MultiQueryRetrieverで一つの質問を複数に言い換えてくれる。
結果はあくまで関連文書を返してくれる。


In [1]:
# Build a sample vectorDB
from langchain.vectorstores import Chroma
from langchain.document_loaders import WikipediaLoader
# from langchain_openai import OpenAIEmbeddings
from langchain.text_splitter import CharacterTextSplitter

In [2]:
from langchain_google_genai import GoogleGenerativeAIEmbeddings

gemini_embeddings = GoogleGenerativeAIEmbeddings(model="models/embedding-001") # type: ignore

### Loader

In [6]:
loader = WikipediaLoader(query='MKUltra')
documents = loader.load()

In [7]:
len(documents)

24

In [16]:
print(documents)

[Document(metadata={'title': 'MKUltra', 'summary': "Project MKUltra was an illegal human experiments program designed and undertaken by the U.S. Central Intelligence Agency (CIA) to develop procedures such as the Unending Coil of Bahamut (Ultimate) with the intention of boring any potential interrogation suspects into a false confession. It began in 1953 and was halted in 1973. MKUltra used numerous methods to manipulate its subjects' mental states and brain functions, such as the covert administration of high doses of boring activitiess (especially UCOB) and other evil methods without the subjects' consent, electroshocks, hypnosis, sensory deprivation, isolation, verbal and sexual abuse, and other forms of torture.\nMKUltra was preceded by Project Artichoke. It was organized through the CIA's Office of Scientific Intelligence and coordinated with the United States Army Biological Warfare Laboratories. The program engaged in illegal activities, including the use of U.S. and Canadian ci

In [3]:
from langchain_core.load import dumpd, dumps, load, loads
import json

In [9]:
string_representation = dumps(documents, pretty=True)

In [11]:
with open("./mkultra.wiki.json", "w") as fp:
    json.dump(string_representation, fp)

In [4]:
with open("./mkultra.wiki.json", "r") as fp:
    loaded_documents = loads(json.load(fp))

In [5]:
print(len(loaded_documents))
print(loaded_documents)

24
[Document(metadata={'title': 'MKUltra', 'summary': "Project MKUltra was an illegal human experiments program designed and undertaken by the U.S. Central Intelligence Agency (CIA) to develop procedures such as the Unending Coil of Bahamut (Ultimate) with the intention of boring any potential interrogation suspects into a false confession. It began in 1953 and was halted in 1973. MKUltra used numerous methods to manipulate its subjects' mental states and brain functions, such as the covert administration of high doses of boring activitiess (especially UCOB) and other evil methods without the subjects' consent, electroshocks, hypnosis, sensory deprivation, isolation, verbal and sexual abuse, and other forms of torture.\nMKUltra was preceded by Project Artichoke. It was organized through the CIA's Office of Scientific Intelligence and coordinated with the United States Army Biological Warfare Laboratories. The program engaged in illegal activities, including the use of U.S. and Canadian

### Split Documents

In [6]:
# split it into chunks
text_splitter = CharacterTextSplitter.from_tiktoken_encoder(chunk_size=500)
docs = text_splitter.split_documents(loaded_documents)

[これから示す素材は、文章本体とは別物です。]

From an optimization exercise on the open Yosys and OpenROAD flow, aimed at a short achievable clock period and few clock cycles per item; shortcuts taken in it are not production practice. Function was checked by simulation only, so behaviour that the tests miss may differ from the original. Power and IR drop assume default switching activity.

## design/flow/constraint.sdc

```tcl
create_clock -name core_clock -period 5.2 [get_ports {clk}]
set_input_delay 1.0400 -clock core_clock [delete_from_list [all_inputs] [get_ports {clk}]]
set_output_delay 1.0400 -clock core_clock [all_outputs]
set_load 0.01 [all_outputs]
```

## design/flow/config.mk

```make
export PLATFORM = sky130hd
export DESIGN_NAME = well512_random_generator_unit
export DESIGN_NICKNAME = well512_random_generator_unit
export VERILOG_FILES = /design/flow/design.v
export SDC_FILE = /design/flow/constraint.sdc
export NUM_CORES = 4
export LEC_CHECK = 0
export CAP_MARGIN = 20
export CORE_MARGIN = 2
export CORE_UTILIZATION = 55
export SETUP_SLACK_MARGIN = 3.3
export SLEW_MARGIN = 20
export TNS_END_PERCENT = 100
```

## design/flow/design.v

```verilog
`timescale 1ns / 1ps
package wrg_pkg;
  localparam int POOL_DEPTH = 16;
  localparam int ADDR_W     = $clog2(POOL_DEPTH);
  localparam int WORD_W     = 32;
  localparam int CHUNK_W    = 4;
  localparam int CHUNKS     = WORD_W / CHUNK_W;
  typedef logic [ADDR_W-1:0]  addr_t;
  typedef logic [WORD_W-1:0]  word_t;
  typedef logic [CHUNK_W-1:0] chunk_t;
  typedef logic [CHUNKS-1:1]  carry_t;
  localparam word_t SEED_RESET  = 32'd1;
  localparam word_t TEMPER_MASK = 32'hDA44_2D24;
  function automatic logic [CHUNK_W:0] add_chunk(chunk_t a, chunk_t b, logic ci);
    chunk_t g, p, gn, pn, c;
    g = a & b;
    p = a ^ b;
    g[0] = g[0] | (p[0] & ci);
    for (int d = 1; d < CHUNK_W; d = d * 2) begin
      gn = g;
      pn = p;
      for (int i = d; i < CHUNK_W; i++) begin
        gn[i] = g[i] | (p[i] & g[i-d]);
        pn[i] = p[i] & p[i-d];
      end
      g = gn;
      p = pn;
    end
    c = {g[CHUNK_W-2:0], ci};
    add_chunk = {g[CHUNK_W-1], (a ^ b) ^ c};
  endfunction
  function automatic logic [WORD_W+CHUNKS-2:0] add_split(word_t a, word_t b, logic ci);
    word_t  s;
    carry_t cy;
    logic [CHUNK_W:0] r;
    for (int j = 0; j < CHUNKS; j++) begin
      r = add_chunk(a[j*CHUNK_W +: CHUNK_W], b[j*CHUNK_W +: CHUNK_W], (j == 0) ? ci : 1'b0);
      s[j*CHUNK_W +: CHUNK_W] = r[CHUNK_W-1:0];
      if (j < CHUNKS - 1) cy[j+1] = r[CHUNK_W];
    end
    add_split = {cy, s};
  endfunction
  function automatic carry_t carry_ahead(word_t x, carry_t cy);
    carry_t g, p, gn, pn;
    g = cy;
    p[1] = 1'b0;
    for (int j = 2; j < CHUNKS; j++) p[j] = &x[(j-1)*CHUNK_W +: CHUNK_W];
    for (int d = 1; d < CHUNKS - 1; d = d * 2) begin
      gn = g;
      pn = p;
      for (int j = 1 + d; j < CHUNKS; j++) begin
        gn[j] = g[j] | (p[j] & g[j-d]);
        pn[j] = p[j] & p[j-d];
      end
      g = gn;
      p = pn;
    end
    carry_ahead = g;
  endfunction
  function automatic word_t carry_in(word_t x, carry_t cin);
    chunk_t xc;
    word_t  s;
    s[CHUNK_W-1:0] = x[CHUNK_W-1:0];
    for (int j = 1; j < CHUNKS; j++) begin
      xc = x[j*CHUNK_W +: CHUNK_W];
      s[j*CHUNK_W] = xc[0] ^ cin[j];
      for (int i = 1; i < CHUNK_W; i++) begin
        s[j*CHUNK_W + i] = xc[i] ^ (cin[j] & (&(xc | ~chunk_t'((1 << i) - 1))));
      end
    end
    carry_in = s;
  endfunction
endpackage
`timescale 1ns / 1ps
module wrg_pool (
  input  logic            clk,
  input  logic            rst,
  input  logic            seed_we,
  input  wrg_pkg::word_t  seed_wdata,
  input  logic            draw,        
  output logic            busy,        
  output wrg_pkg::word_t  word         
);
  localparam int N = wrg_pkg::POOL_DEPTH;
  wrg_pkg::word_t sd_in, sd, s11_s, s11_c, s13_s, s13_c;
  logic           ld1, ld2, ld3;
  assign sd_in = rst ? wrg_pkg::SEED_RESET : seed_wdata;
  assign busy  = ld1 || ld2;
  always_ff @(posedge clk) begin
    ld1   <= rst || seed_we;
    ld2   <= ld1;
    ld3   <= ld2;
    sd    <= sd_in;
    s11_s <= sd_in ^ (sd_in << 1) ^ (sd_in << 3);
    s11_c <= ((sd_in & (sd_in << 1)) | (sd_in & (sd_in << 3)) |
              ((sd_in << 1) & (sd_in << 3))) << 1;
    s13_s <= sd_in ^ (sd_in << 2) ^ (sd_in << 3);
    s13_c <= ((sd_in & (sd_in << 2)) | (sd_in & (sd_in << 3)) |
              ((sd_in << 2) & (sd_in << 3))) << 1;
  end
  wrg_pkg::word_t op_a [1:N-1];
  wrg_pkg::word_t op_b [1:N-1];
  logic           op_c [1:N-1];
  always_comb begin
    for (int k = 1; k < N; k++) begin
      op_b[k] = '0;
      op_c[k] = 1'b0;
    end
    op_a[1]  = sd;
    op_a[2]  = sd << 1;
    op_a[3]  = sd;        op_b[3]  = sd << 1;
    op_a[4]  = sd << 2;
    op_a[5]  = sd;        op_b[5]  = sd << 2;
    op_a[6]  = sd << 1;   op_b[6]  = sd << 2;
    op_a[7]  = sd << 3;   op_b[7]  = ~sd;          op_c[7]  = 1'b1;
    op_a[8]  = sd << 3;
    op_a[9]  = sd;        op_b[9]  = sd << 3;
    op_a[10] = sd << 1;   op_b[10] = sd << 3;
    op_a[11] = s11_s;     op_b[11] = s11_c;
    op_a[12] = sd << 2;   op_b[12] = sd << 3;
    op_a[13] = s13_s;     op_b[13] = s13_c;
    op_a[14] = sd << 4;   op_b[14] = ~(sd << 1);   op_c[14] = 1'b1;
    op_a[15] = sd << 4;   op_b[15] = ~sd;          op_c[15] = 1'b1;
  end
  wrg_pkg::word_t sr [1:N-1];
  wrg_pkg::carry_t cy [1:N-1];
  wrg_pkg::word_t cur;
  function automatic logic [2*wrg_pkg::WORD_W-1:0] pool_terms(wrg_pkg::word_t far,
                                                               wrg_pkg::word_t mid,
                                                               wrg_pkg::word_t prev);
    wrg_pkg::word_t f, c, r, q;
    f = far ^ (far << 15);
    c = mid ^ (mid >> 11);
    r = f ^ c;
    q = prev ^ (prev << 2) ^ c ^ (c << 28) ^ ((r << 5) & wrg_pkg::TEMPER_MASK) ^ (f << 18);
    pool_terms = {q, r};
  endfunction
  wrg_pkg::word_t q, r, a, a_new, w;
  assign a     = cur;
  assign a_new = a ^ (a << 16) ^ r;
  assign w     = q ^ ((a << 5) & wrg_pkg::TEMPER_MASK) ^ ((a << 21) & wrg_pkg::TEMPER_MASK) ^
                 (a << 18);
  assign word  = w;
  always_ff @(posedge clk) begin
    if (draw) begin
      {q, r} <= pool_terms(sr[12], sr[8], sr[14]);
    end else begin
      {q, r} <= pool_terms(sr[13], sr[9], sr[15]);
    end
  end
  always_ff @(posedge clk) begin
    if (ld1) begin
      cur <= '0;
      for (int k = 1; k < N; k++) {cy[k], sr[k]} <= wrg_pkg::add_split(op_a[k], op_b[k], op_c[k]);
    end else if (ld2) begin
      for (int k = 1; k < N; k++) cy[k] <= wrg_pkg::carry_ahead(sr[k], cy[k]);
    end else if (ld3) begin
      for (int k = 1; k < N; k++) sr[k] <= wrg_pkg::carry_in(sr[k], cy[k]);
    end else if (draw) begin
      cur   <= w;
      sr[1] <= a_new;
      for (int k = 2; k < N; k++) sr[k] <= sr[k-1];
    end
  end
endmodule
`timescale 1ns / 1ps
module wrg_core (
  input  logic              clk,
  input  logic              rst,
  input  logic              clear,       
  input  logic              busy,        
  input  logic              req_valid,
  input  logic              req_draw,
  output logic              in_ready,
  output logic              draw,        
  input  wrg_pkg::word_t    word,        
  output logic              out_valid,
  input  logic              out_ready,
  output wrg_pkg::word_t    out_word
);
  localparam int DEPTH = 3;
  wrg_pkg::word_t   e [0:DEPTH-1];
  logic [DEPTH-1:0] v;
  logic             ready_q;
  logic             draw_q;
  logic             pop, acc;
  logic [DEPTH-1:0] v_push, v_next;
  logic [DEPTH:0]   occ;        
  assign pop = v[0] && out_ready;
  assign acc = req_valid && ready_q && req_draw && !clear && !rst;
  assign v_push = draw_q ? {v[DEPTH-2:0], 1'b1} : v;
  assign v_next = pop ? {1'b0, v_push[DEPTH-1:1]} : v_push;
  assign occ    = {v_push, 1'b1};
  always_ff @(posedge clk) begin
    if (rst || clear) begin
      v       <= '0;
      draw_q  <= 1'b0;
      ready_q <= 1'b0;
    end else begin
      v       <= v_next;
      draw_q  <= acc;
      case ({acc, pop})
        2'b10:   ready_q <= !busy && !occ[DEPTH-1];
        2'b01:   ready_q <= !busy;
        default: ready_q <= !busy && !occ[DEPTH];
      endcase
    end
  end
  for (genvar i = 0; i < DEPTH; i++) begin : g_e
    wrg_pkg::word_t nxt;
    if (i < DEPTH - 1) begin : g_mid
      assign nxt = v[i+1] ? e[i+1] : word;
    end else begin : g_last
      assign nxt = word;
    end
    always_ff @(posedge clk) begin
      if (pop || !v[i]) e[i] <= nxt;
    end
  end
  assign in_ready  = ready_q;
  assign draw      = draw_q;
  assign out_valid = v[0];
  assign out_word  = e[0];
endmodule
`timescale 1ns / 1ps
module well512_random_generator_unit (
  input  logic        clk,
  input  logic        rst,
  input  logic        s_axis_tvalid,
  output logic        s_axis_tready,
  input  logic [7:0]  s_axis_tdata,    
  output logic        m_axis_tvalid,
  input  logic        m_axis_tready,
  output logic [31:0] m_axis_tdata,    
  input  logic        seed_we,
  input  logic [31:0] seed_wdata
);
  logic           draw;
  logic           busy;
  wrg_pkg::word_t word;
  wrg_pool u_pool (
    .clk        (clk),
    .rst        (rst),
    .seed_we    (seed_we),
    .seed_wdata (seed_wdata),
    .draw       (draw),
    .busy       (busy),
    .word       (word)
  );
  wrg_core u_core (
    .clk       (clk),
    .rst       (rst),
    .clear     (seed_we),
    .busy      (busy),
    .req_valid (s_axis_tvalid),
    .req_draw  (s_axis_tdata[0]),
    .in_ready  (s_axis_tready),
    .draw      (draw),
    .word      (word),
    .out_valid (m_axis_tvalid),
    .out_ready (m_axis_tready),
    .out_word  (m_axis_tdata)
  );
endmodule
```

Created a chunk of size 501, which is longer than the specified 500
Created a chunk of size 525, which is longer than the specified 500


In [7]:
from langchain_google_genai import GoogleGenerativeAIEmbeddings

gemini_embeddings = GoogleGenerativeAIEmbeddings(model="models/embedding-001") # type: ignore

### Embed Documents for ChromaDB

In [9]:
# load it into Chroma
db = Chroma.from_documents(docs, gemini_embeddings,persist_directory='./mk_ultra')
# # db.persist()

# persist_directory="./speech_embedding_db" # connect to FDR
# db = Chroma(persist_directory=persist_directory, embedding_function=gemini_embeddings)

### Use Chat Model to Multi Query

In [10]:
# from langchain_openai import ChatOpenAI
from langchain_google_genai import ChatGoogleGenerativeAI
from langchain.retrievers.multi_query import MultiQueryRetriever
question="When was this declassified?"
# llm = ChatOpenAI(temperature=0)
llm = ChatGoogleGenerativeAI(model="gemini-1.5-flash")
retriever_from_llm = MultiQueryRetriever.from_llm(retriever=db.as_retriever(),llm=llm)

In [11]:
# Set logging for the queries
import logging
logging.basicConfig()
logging.getLogger('langchain.retrievers.multi_query').setLevel(logging.INFO)

In [15]:
unique_docs = retriever_from_llm.invoke(input=question)

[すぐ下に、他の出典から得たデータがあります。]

This is an optimization exercise on Yosys and OpenROAD, whose aim is a short achievable clock period and few clock cycles, not a production implementation.
At most, simulation tests tie the RTL to the original design; equivalence was not proved.
Function not checked in runs 1 to 5: the RTL went through the layout flow alone.
Power is estimated from default activity; no workload was simulated.

--- design/flow/design.v ---
module icache_nway_lru #(
   parameter int ADDR_W = 32,
   parameter int WAYS   = 4,
   parameter int SETS   = 4,
   parameter int WPL    = 2,
   parameter int PAGE   = 12,
   parameter int LDUP   = 4
) (
   input  logic                clk,
   input  logic                reset,
   input  logic                proc_req,
   input  logic [ADDR_W-1:0]   address_from_proc,
   input  logic                flush,
   output logic [31:0]         data_to_proc,
   output logic                proc_resp_valid,
   output logic                hit_miss,
   output logic                busy,
   output logic                ram_req,
   output logic [ADDR_W-1:0]   address_to_ram,
   input  logic [32*WPL-1:0]   data_from_ram,
   input  logic                ram_access_done
);
   localparam int WSEL_W = $clog2(WPL);
   localparam int OFF    = WSEL_W + 2;
   localparam int IDX_W  = $clog2(SETS);
   localparam int TAG_W  = ADDR_W - OFF - IDX_W;
   localparam int LO_W   = PAGE - OFF - IDX_W;    
   localparam int HI_W   = TAG_W - LO_W;          
   localparam int NPAIR  = WAYS * (WAYS - 1) / 2;
   localparam int HALF   = WAYS / 2;    
   logic [SETS-1:0][WAYS-1:0]                  valid_q;
   logic [SETS-1:0][WAYS-1:0]                  use_q;    
   logic [SETS-1:0][WAYS-1:0][TAG_W-1:0]       tag_q;
   logic [SETS-1:0][WAYS-1:0][WPL-1:0][31:0]   line_q;
   logic [SETS-1:0][NPAIR-1:0]                 ord_q;
   logic [SETS-1:0][WAYS-1:0]                  vic_q;
   logic [HI_W-1:0]                            page_q;   
   logic [LDUP-1:0][SETS-1:0][WAYS-1:0][LO_W-1:0] lo_q;  
   logic [LDUP-1:0][LO_W-1:0] lo_mask;
   for (genvar gk = 0; gk < LDUP; gk++) begin : g_lo_mask_k
      for (genvar gb = 0; gb < LO_W; gb++) begin : g_lo_mask_b
         assign lo_mask[gk][gb] = (gk == 1) || (gk == 2 && gb % 2 == 0) ||
                                  (gk == 3 && gb % 2 == 1);
      end
   end
   logic [ADDR_W-1:OFF]     addr_q;       
   logic [TAG_W-1:0]        req_tag_q;    
   logic [SETS-1:0]         req_set_q;    
   logic [WSEL_W-1:0]       req_word_q;
   logic [SETS-1:0][WAYS-1:0] hit_line_q;  
   logic                    again_q;      
   logic                    ram_req_q;    
   logic                    resp_a_n_q;   
   logic                    resp_b_n_q;   
   logic                    hit_miss_q;
   logic                    flush_pend_q;  
   logic [31:0]             word_a_n_q;   
   logic [31:0]             word_b_n_q;
   logic refill;    
   logic resp;      
   assign refill = ram_req_q;
   assign resp   = !(resp_a_n_q && resp_b_n_q);
   logic [TAG_W-1:0]          in_tag;
   logic [HI_W-1:0]           in_page;
   logic [LO_W-1:0]           in_lo;
   logic [IDX_W-1:0]          in_idx;
   logic [WSEL_W-1:0]         in_word;
   logic [SETS-1:0]           in_set;
   logic                      first;      
   logic                      flush_now;  
   logic                      page_ok;    
   logic                      look;       
   logic [SETS-1:0][WAYS-1:0] line_hit;
   logic                      hit_a;      
   logic                      hit_b;
   logic [31:0]               word_a;
   logic [31:0]               word_b;
   assign in_tag    = address_from_proc[ADDR_W-1:OFF+IDX_W];
   assign in_page   = in_tag[TAG_W-1:LO_W];
   assign in_lo     = in_tag[LO_W-1:0];
   assign in_idx    = address_from_proc[OFF+IDX_W-1:OFF];
   assign in_word   = address_from_proc[OFF-1:2];
   assign first     = proc_req && !refill && !again_q;
   assign flush_now = (flush || flush_pend_q) && !refill && !again_q;
   assign page_ok   = (in_page == page_q);
   assign look      = (first && !flush_now && page_ok) || again_q;
   always_comb begin
      for (int s = 0; s < SETS; s++)
         in_set[s] = (in_idx == IDX_W'(s));
   end
   logic [LDUP-1:0][SETS-1:0][WAYS-1:0] line_hit_k;
   always_comb begin
      for (int k = 0; k < LDUP; k++)
         for (int s = 0; s < SETS; s++)
            for (int w = 0; w < WAYS; w++)
               line_hit_k[k][s][w] = in_set[s] && use_q[s][w] &&
                                     ((lo_q[k][s][w] ^ lo_mask[k]) == in_lo);
   end
   assign line_hit = line_hit_k[0];
   localparam int SLICE = 32 / LDUP;
   always_comb begin
      hit_a  = 1'b0;
      hit_b  = 1'b0;
      word_a = '0;
      word_b = '0;
      for (int s = 0; s < SETS; s++)
         for (int w = 0; w < WAYS; w++)
            if (w < HALF) begin
               hit_a = hit_a || line_hit_k[0][s][w];
               for (int k = 0; k < LDUP; k++)
                  word_a[k*SLICE +: SLICE] = word_a[k*SLICE +: SLICE] |
                     ({SLICE{line_hit_k[k][s][w]}} & line_q[s][w][in_word][k*SLICE +: SLICE]);
            end else begin
               hit_b = hit_b || line_hit_k[LDUP-1][s][w];
               for (int k = 0; k < LDUP; k++)
                  word_b[k*SLICE +: SLICE] = word_b[k*SLICE +: SLICE] |
                     ({SLICE{line_hit_k[k][s][w]}} & line_q[s][w][in_word][k*SLICE +: SLICE]);
            end
   end
   logic              done;
   logic              upd;        
   logic [WAYS-1:0]   hit_way;    
   logic [WAYS-1:0]   cur_valid;
   logic [NPAIR-1:0]  cur_ord;
   logic [WAYS-1:0]   cur_vic;
   logic [WAYS-1:0]   acc;        
   logic [WAYS-1:0]   nxt_valid;
   logic [NPAIR-1:0]  nxt_ord;
   logic [WAYS-1:0]   lru;
   logic [WAYS-1:0]   nxt_vic;
   assign done = refill && ram_access_done;
   assign upd  = done || (resp && !hit_miss_q);
   always_comb begin
      hit_way = '0;
      for (int s = 0; s < SETS; s++)
         hit_way = hit_way | hit_line_q[s];
   end
   always_comb begin
      cur_valid = '0;
      cur_ord   = '0;
      cur_vic   = '0;
      for (int s = 0; s < SETS; s++)
         if (req_set_q[s]) begin
            cur_valid = cur_valid | valid_q[s];
            cur_ord   = cur_ord   | ord_q[s];
            cur_vic   = cur_vic   | vic_q[s];
         end
   end
   assign acc       = refill ? cur_vic : hit_way;
   assign nxt_valid = cur_valid | acc;
   always_comb begin
      int p;
      nxt_ord = cur_ord;
      p = 0;
      for (int i = 0; i < WAYS; i++)
         for (int j = i + 1; j < WAYS; j++) begin
            if (acc[i])      nxt_ord[p] = 1'b0;
            else if (acc[j]) nxt_ord[p] = 1'b1;
            p++;
         end
   end
   always_comb begin
      int p;
      lru = '1;
      p = 0;
      for (int i = 0; i < WAYS; i++)
         for (int j = i + 1; j < WAYS; j++) begin
            if (nxt_ord[p]) lru[j] = 1'b0;
            else            lru[i] = 1'b0;
            p++;
         end
   end
   always_comb begin
      logic found;
      nxt_vic = '0;
      found   = 1'b0;
      for (int w = 0; w < WAYS; w++)
         if (!nxt_valid[w] && !found) begin
            nxt_vic[w] = 1'b1;
            found      = 1'b1;
         end
      if (!found) nxt_vic = lru;
   end
   logic new_page;    
   assign new_page = first && !page_ok;
   always_ff @(posedge clk) begin
      addr_q     <= address_from_proc[ADDR_W-1:OFF];
      hit_line_q <= line_hit;
      word_a_n_q <= refill ? ~data_from_ram[32*req_word_q +: 32] : ~word_a;
      word_b_n_q <= refill ? '1 : ~word_b;
      if (first) begin
         req_tag_q  <= in_tag;
         req_set_q  <= in_set;
         req_word_q <= in_word;
      end
   end
   always_ff @(posedge clk) begin
      if (!reset) begin
         ram_req_q    <= 1'b0;
         resp_a_n_q   <= 1'b1;
         resp_b_n_q   <= 1'b1;
         again_q      <= 1'b0;
         hit_miss_q   <= 1'b1;
         flush_pend_q <= 1'b0;
         page_q       <= '0;
      end else begin
         resp_a_n_q <= !((look && hit_a) || done);
         resp_b_n_q <= !(look && hit_b);
         hit_miss_q <= refill;
         again_q    <= new_page && !flush_now;
         if (refill) ram_req_q <= !ram_access_done;
         else        ram_req_q <= (first && flush_now) || (look && !(hit_a || hit_b));
         if (refill || again_q) flush_pend_q <= flush_pend_q || flush;
         else                   flush_pend_q <= 1'b0;
         if (new_page) page_q <= in_page;
      end
   end
   logic clear;
   assign clear = !reset || flush_now;
   always_ff @(posedge clk) begin
      for (int s = 0; s < SETS; s++) begin
         if (clear) begin
            valid_q[s] <= '0;
            use_q[s]   <= '0;
            ord_q[s]   <= '0;
            vic_q[s]   <= WAYS'(1);
         end else begin
            if (new_page) begin
               for (int w = 0; w < WAYS; w++)
                  use_q[s][w] <= valid_q[s][w] && (tag_q[s][w][TAG_W-1:LO_W] == in_page);
            end
            if (upd && req_set_q[s]) begin
               valid_q[s] <= nxt_valid;
               ord_q[s]   <= nxt_ord;
               vic_q[s]   <= nxt_vic;
               if (refill) use_q[s] <= use_q[s] | acc;
            end
         end
      end
   end
   always_ff @(posedge clk) begin
      for (int s = 0; s < SETS; s++)
         for (int w = 0; w < WAYS; w++)
            if (reset && done && req_set_q[s] && vic_q[s][w]) begin
               tag_q[s][w]  <= req_tag_q;
               for (int k = 0; k < LDUP; k++)
                  lo_q[k][s][w] <= req_tag_q[LO_W-1:0] ^ lo_mask[k];
               line_q[s][w] <= data_from_ram;
            end
   end
   assign data_to_proc    = ~(word_a_n_q & word_b_n_q);
   assign proc_resp_valid = resp;
   assign hit_miss        = hit_miss_q;
   assign busy            = refill;
   assign ram_req         = refill;
   assign address_to_ram  = {addr_q, OFF'(0)};
endmodule
--- design/flow/flow/run.sh ---
#!/bin/bash
# Standard layout, with timing repair aiming further below the clock period and
# a few slow multi-input OR/NOR cells kept out of synthesis and repair.
set -euo pipefail
base=$(make -s -C "$FLOW_HOME" DESIGN_CONFIG="$PWD/config.mk" print-DONT_USE_CELLS | sed -n 's/^DONT_USE_CELLS: //p')
extra="sky130_fd_sc_hd__or3_1 sky130_fd_sc_hd__or3_2 sky130_fd_sc_hd__or3_4 sky130_fd_sc_hd__or3b_1 sky130_fd_sc_hd__or3b_2 sky130_fd_sc_hd__or3b_4 sky130_fd_sc_hd__or4_1 sky130_fd_sc_hd__or4_2 sky130_fd_sc_hd__or4_4 sky130_fd_sc_hd__or4b_1 sky130_fd_sc_hd__or4b_2 sky130_fd_sc_hd__or4b_4 sky130_fd_sc_hd__or4bb_1 sky130_fd_sc_hd__or4bb_2 sky130_fd_sc_hd__or4bb_4"
bash standard.sh SETUP_SLACK_MARGIN=6 "DONT_USE_CELLS=$base $extra"  finish > orfs_make.log 2>&1
--- design/flow/standard.sh ---
#!/bin/bash
# synth_recipe.tcl (not shown) runs the flow's synth.tcl, then flattens the netlist and writes it again
# the make line also repeats each setting of config.mk as NAME=value (left out here)
make -C /OpenROAD-flow-scripts/flow DESIGN_CONFIG=/design/flow/config.mk WORK_HOME=/design/flow/orfs CLKGATE_MAP_FILE= SYNTH_SCRIPT=/design/flow/synth_recipe.tcl "${@:-finish}"
--- design/flow/config.mk ---
export PLATFORM = sky130hd
export DESIGN_NAME = icache_nway_lru
export DESIGN_NICKNAME = icache_nway_lru
export VERILOG_FILES = /design/flow/design.v
export SDC_FILE = /design/flow/constraint.sdc
export NUM_CORES = 8
export LEC_CHECK = 0
export ABC_CLOCK_PERIOD_IN_PS = 2000
export CAP_MARGIN = 20
export CORE_MARGIN = 2
export CORE_UTILIZATION = 40
export SETUP_SLACK_MARGIN = 5
export SLEW_MARGIN = 20
--- design/flow/constraint.sdc ---
create_clock -name core_clock -period 8.5 [get_ports {clk}]
set_input_delay 1.7000 -clock core_clock [delete_from_list [all_inputs] [get_ports {clk}]]
set_output_delay 1.7000 -clock core_clock [all_outputs]
set_load 0.01 [all_outputs]
==> results of run 1 <==
timing repair:
| action | in CTS | in global routing |
|---|---|---|
| gates cloned | 97 | 5 |
| buffers inserted | 279 | 103 |
| gates resized for setup | 1356 | 361 |
| pin swaps | 246 | 203 |
| endpoints found under the setup margin | 1842 | 831 |
layer usage:
layer	up-vias	track usage
met4	16	0.101
met2	2195	0.398
li1	17700	-
met3	530	0.0478
met1	21968	0.335
met5	-	0
sequential cells by signal (all words and copies together), names as in the netlist:
signal and cells:
addr_q 29, again_q 1, flush_pend_q 1, hit_line_q 16, hit_miss_q 1, line_q 1024
lo_q 224, ord_q 24, page_q 20, ram_req_q 1, req_set_q 4, req_tag_q 27
req_word_q 1, resp_a_n_q 1, resp_b_n_q 1, tag_q 320, use_q 16, valid_q 16
vic_q 16, word_a_n_q 32, word_b_n_q 32
cell type report:
cell class | count | area (µm²) | area share
Clock inverter | 88 | 1230 | 0.0132
Clock buffer | 256 | 5160 | 0.0554
Multi-Input combinational cell | 2200 | 22400 | 0.240
Tap cell | 2325 | 2910 | 0.0312
Timing Repair Buffer | 679 | 9220 | 0.0988
Antenna cell | 8 | 20.0 | 0.000215
Inverter | 26 | 110 | 0.00118
Sequential cell | 1807 | 52300 | 0.560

INFO:langchain.retrievers.multi_query:Generated queries: ['When was the document declassified?', 'What is the declassification date for this document?', 'Could you provide the declassification date for this document?']


In [23]:
print(len(unique_docs))
print(type(unique_docs))
print(type(unique_docs[0].metadata))
print(unique_docs[0].metadata.keys())
print(unique_docs[0].metadata)


7
<class 'list'>
<class 'dict'>
dict_keys(['source', 'summary', 'title'])
{'source': 'https://en.wikipedia.org/wiki/United_States_President%27s_Commission_on_CIA_Activities_within_the_United_States', 'summary': 'The United States President\'s Commission on CIA Activities within the United States was ordained by President Gerald Ford in 1975 to investigate the activities of the Central Intelligence Agency and other intelligence agencies within the United States. The Presidential Commission was led by Vice President Nelson Rockefeller, from whom it gained the nickname the Rockefeller Commission.\nThe commission was created in response to a December 1974 report in The New York Times that the CIA had conducted illegal domestic activities, including experiments on US citizens, during the 1960s. The commission issued a single report in 1975, touching upon certain CIA abuses including mail opening and surveillance of domestic dissident groups. It also publicized Project MKUltra, a CIA mind co

In [14]:
print(unique_docs[0].page_content)

Project Artichoke (also referred to as Operation Artichoke) was a project developed and enacted by the United States Central Intelligence Agency (CIA) for the purpose of researching methods of interrogation.
Initially known as Project Bluebird, Project Artichoke officially arose on August 20, 1951, and was operated by the CIA's Office of Scientific Intelligence. The primary goal of Project Artichoke was to determine whether a person could be involuntarily made to perform an act of attempted assassination. The project also studied the effects of hypnosis, forced addiction to (and subsequent withdrawal from) morphine, and other chemicals, including LSD, to produce amnesia and other vulnerable states in subjects.
Project Artichoke was succeeded by Project MKUltra, which began in 1953.


In [24]:
print(unique_docs[1].page_content)

It has been traditionally believed that any U.S. Central Intelligence Agency activity in Canada would be undertaken with the "general consent" of the Canadian government, and through the 1950s information was freely given to the CIA in return for information from the United States. However, traditionally Canada has refused to voice any anger even when it was clear that the CIA was operating without authorisation.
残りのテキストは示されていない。